EXTRACTED RECORDS >>
■ ■ ■ ■ ■ ■ ■
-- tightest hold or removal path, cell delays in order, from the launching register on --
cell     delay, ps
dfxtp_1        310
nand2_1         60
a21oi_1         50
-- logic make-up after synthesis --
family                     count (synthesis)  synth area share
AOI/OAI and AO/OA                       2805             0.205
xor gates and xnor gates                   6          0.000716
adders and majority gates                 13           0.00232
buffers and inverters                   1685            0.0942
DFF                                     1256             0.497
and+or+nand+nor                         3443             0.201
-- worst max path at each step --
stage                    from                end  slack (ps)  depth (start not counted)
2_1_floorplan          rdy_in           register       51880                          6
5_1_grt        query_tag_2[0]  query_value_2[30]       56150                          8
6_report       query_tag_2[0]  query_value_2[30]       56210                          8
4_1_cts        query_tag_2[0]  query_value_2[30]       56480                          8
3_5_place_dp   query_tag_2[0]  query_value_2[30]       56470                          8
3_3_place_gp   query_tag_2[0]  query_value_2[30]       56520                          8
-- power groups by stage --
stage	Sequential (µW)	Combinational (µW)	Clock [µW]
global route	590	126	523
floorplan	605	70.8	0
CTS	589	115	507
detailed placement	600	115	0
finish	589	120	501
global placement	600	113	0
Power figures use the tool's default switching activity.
■ ■ ■ ■ ■ ■ ■
YOUR INSTRUCTIONS >>
With the first line of the records as the start and the line holding "-- worst max" as the end, please copy exactly those lines and no others.

EXERCISE SOLUTION >>
-- tightest hold or removal path, cell delays in order, from the launching register on --
cell     delay, ps
dfxtp_1        310
nand2_1         60
a21oi_1         50
-- logic make-up after synthesis --
family                     count (synthesis)  synth area share
AOI/OAI and AO/OA                       2805             0.205
xor gates and xnor gates                   6          0.000716
adders and majority gates                 13           0.00232
buffers and inverters                   1685            0.0942
DFF                                     1256             0.497
and+or+nand+nor                         3443             0.201
-- worst max path at each step --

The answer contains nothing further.